Dain Sundstrom wrote:
On Mar 18, 2006, at 5:18 AM, John Sisson wrote:

Dain Sundstrom wrote:

Forgot to mention, I added an experimental flag to 1.1 which will turn off proxying in GBean references. This means that the injected reference will be the actual service instance and not a proxy to the service. My guess is this will break a few services that use ProxyManager.getProxyTarget(Objcet), since the reference won't be a proxy. All of these uses will have be rewritten to not assume a proxy if we want to keep use this flag.

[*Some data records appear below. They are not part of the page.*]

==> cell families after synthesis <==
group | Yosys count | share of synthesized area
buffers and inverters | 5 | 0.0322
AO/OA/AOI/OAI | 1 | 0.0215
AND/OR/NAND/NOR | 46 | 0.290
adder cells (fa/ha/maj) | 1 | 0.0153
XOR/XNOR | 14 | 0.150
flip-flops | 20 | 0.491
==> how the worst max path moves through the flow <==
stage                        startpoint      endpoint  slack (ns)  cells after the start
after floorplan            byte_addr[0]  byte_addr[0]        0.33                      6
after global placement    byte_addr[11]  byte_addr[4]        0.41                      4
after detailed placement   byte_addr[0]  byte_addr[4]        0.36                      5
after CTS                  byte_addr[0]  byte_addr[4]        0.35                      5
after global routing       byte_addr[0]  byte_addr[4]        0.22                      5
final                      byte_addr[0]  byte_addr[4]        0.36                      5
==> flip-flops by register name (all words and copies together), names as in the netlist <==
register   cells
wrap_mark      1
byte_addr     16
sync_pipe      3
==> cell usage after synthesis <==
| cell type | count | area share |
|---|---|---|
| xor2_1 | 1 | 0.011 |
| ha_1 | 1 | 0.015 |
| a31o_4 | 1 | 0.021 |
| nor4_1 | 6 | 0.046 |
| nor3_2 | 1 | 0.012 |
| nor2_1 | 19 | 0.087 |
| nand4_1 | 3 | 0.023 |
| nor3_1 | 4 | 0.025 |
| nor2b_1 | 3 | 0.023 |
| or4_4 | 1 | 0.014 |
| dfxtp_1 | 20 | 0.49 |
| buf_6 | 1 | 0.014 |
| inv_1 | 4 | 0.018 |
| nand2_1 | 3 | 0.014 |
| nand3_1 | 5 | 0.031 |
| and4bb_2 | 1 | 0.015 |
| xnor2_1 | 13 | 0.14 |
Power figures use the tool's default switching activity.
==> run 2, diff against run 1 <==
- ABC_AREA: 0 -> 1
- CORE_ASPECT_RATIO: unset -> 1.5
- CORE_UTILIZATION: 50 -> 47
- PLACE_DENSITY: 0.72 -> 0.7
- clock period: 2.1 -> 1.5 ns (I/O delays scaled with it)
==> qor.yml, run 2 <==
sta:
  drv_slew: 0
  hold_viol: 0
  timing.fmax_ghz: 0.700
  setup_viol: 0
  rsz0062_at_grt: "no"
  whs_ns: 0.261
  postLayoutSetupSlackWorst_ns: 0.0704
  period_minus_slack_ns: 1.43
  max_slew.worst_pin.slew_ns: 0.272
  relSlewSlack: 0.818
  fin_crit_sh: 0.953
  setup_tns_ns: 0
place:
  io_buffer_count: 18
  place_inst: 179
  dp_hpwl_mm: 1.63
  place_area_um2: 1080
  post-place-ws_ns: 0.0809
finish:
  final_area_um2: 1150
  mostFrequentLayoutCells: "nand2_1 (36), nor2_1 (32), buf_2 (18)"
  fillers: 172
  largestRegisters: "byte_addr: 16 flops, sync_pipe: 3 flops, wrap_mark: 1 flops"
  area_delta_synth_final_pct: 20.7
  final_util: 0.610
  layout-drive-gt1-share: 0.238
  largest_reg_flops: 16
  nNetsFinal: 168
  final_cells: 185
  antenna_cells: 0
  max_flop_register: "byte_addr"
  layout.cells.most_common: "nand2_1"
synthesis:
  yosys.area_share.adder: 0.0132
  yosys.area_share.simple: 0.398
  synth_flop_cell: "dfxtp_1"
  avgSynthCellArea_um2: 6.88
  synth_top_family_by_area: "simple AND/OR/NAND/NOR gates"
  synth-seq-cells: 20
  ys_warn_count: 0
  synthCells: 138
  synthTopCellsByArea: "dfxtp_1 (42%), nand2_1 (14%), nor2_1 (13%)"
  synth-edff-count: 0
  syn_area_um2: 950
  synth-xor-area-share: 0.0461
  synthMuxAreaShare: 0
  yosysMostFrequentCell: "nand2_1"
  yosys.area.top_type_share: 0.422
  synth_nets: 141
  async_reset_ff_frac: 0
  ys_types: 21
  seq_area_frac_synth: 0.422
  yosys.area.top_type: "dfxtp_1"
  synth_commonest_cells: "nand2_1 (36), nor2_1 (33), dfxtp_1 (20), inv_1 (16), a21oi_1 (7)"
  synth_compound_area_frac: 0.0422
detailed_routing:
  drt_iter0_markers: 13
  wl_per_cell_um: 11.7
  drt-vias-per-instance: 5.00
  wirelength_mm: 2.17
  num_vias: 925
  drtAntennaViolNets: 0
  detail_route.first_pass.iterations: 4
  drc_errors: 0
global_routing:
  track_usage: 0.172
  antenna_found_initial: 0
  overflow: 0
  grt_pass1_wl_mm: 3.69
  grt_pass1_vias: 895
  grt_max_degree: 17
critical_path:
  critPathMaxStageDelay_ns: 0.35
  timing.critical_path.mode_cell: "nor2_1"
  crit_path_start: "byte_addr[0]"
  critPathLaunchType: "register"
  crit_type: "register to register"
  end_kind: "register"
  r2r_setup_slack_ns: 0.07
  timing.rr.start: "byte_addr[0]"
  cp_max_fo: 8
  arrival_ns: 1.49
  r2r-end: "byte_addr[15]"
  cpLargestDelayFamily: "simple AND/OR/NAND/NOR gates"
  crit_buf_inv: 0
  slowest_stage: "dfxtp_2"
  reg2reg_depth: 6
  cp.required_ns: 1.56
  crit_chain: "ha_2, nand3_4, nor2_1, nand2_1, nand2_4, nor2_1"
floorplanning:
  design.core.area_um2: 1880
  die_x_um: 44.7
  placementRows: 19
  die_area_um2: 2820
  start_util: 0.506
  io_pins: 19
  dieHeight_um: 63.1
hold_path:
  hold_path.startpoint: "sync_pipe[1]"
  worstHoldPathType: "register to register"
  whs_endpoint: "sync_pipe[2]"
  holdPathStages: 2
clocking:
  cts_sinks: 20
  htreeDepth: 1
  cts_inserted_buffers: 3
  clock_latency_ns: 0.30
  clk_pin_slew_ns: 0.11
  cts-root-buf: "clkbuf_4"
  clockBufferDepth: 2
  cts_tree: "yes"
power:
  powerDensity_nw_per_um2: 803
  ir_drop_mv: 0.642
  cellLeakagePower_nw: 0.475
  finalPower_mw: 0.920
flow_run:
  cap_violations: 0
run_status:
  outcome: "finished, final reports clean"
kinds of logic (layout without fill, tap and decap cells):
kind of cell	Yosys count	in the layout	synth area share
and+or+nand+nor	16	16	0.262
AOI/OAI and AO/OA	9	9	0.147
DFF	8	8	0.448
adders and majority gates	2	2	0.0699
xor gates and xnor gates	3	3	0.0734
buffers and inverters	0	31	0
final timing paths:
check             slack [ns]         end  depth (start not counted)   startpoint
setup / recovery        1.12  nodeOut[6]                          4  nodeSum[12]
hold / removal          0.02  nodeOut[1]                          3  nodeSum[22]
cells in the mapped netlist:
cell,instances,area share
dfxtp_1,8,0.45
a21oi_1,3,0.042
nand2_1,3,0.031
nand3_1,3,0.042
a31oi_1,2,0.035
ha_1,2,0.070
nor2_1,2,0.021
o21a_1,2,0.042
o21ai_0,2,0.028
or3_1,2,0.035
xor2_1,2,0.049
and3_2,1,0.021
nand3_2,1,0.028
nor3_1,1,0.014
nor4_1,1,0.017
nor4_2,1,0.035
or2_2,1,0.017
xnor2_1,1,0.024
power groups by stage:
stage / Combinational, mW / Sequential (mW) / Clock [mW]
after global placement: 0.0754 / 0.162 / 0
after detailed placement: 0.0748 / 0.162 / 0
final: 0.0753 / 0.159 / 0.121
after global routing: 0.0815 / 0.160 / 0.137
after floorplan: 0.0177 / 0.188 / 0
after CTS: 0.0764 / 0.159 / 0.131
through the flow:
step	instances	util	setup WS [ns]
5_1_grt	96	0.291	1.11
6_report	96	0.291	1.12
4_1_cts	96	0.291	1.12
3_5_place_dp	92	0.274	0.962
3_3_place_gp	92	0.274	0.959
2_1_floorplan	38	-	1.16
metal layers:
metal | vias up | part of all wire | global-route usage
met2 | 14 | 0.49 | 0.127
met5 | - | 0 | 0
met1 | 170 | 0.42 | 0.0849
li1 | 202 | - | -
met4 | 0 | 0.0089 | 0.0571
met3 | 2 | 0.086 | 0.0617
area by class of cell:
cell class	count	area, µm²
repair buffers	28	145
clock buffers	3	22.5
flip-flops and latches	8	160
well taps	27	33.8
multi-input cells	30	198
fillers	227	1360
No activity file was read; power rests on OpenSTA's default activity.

To turn it on, you simply set the system property org.apache.geronimo.gbean.NoProxy=true. This is property is picked up by a static block in the AbstractGBeanReference class, so the property will apply for the life of the kernel class loader (normally the life of the vm).

-dain


What was the reason for this experiment?


I'd like to completely remove proxying between gbeans in the future, but I think it would lots break stuff to just flip it over right now. Proxying between GBeans is problematic because it changes the expected programming model of component writers. When you are giving out proxies instead of the instance, the user can no longer use == for comparison, and the since proxies are so much slower, the expected overhead of a call is much higher. Both of these require require changes to the component for it to run in geronimo, and if we want to have the largest component base, we're going to have to change.

Besides all of that, it is really a PITA to debug geronimo since you have to step through all of those proxies, for really no reason.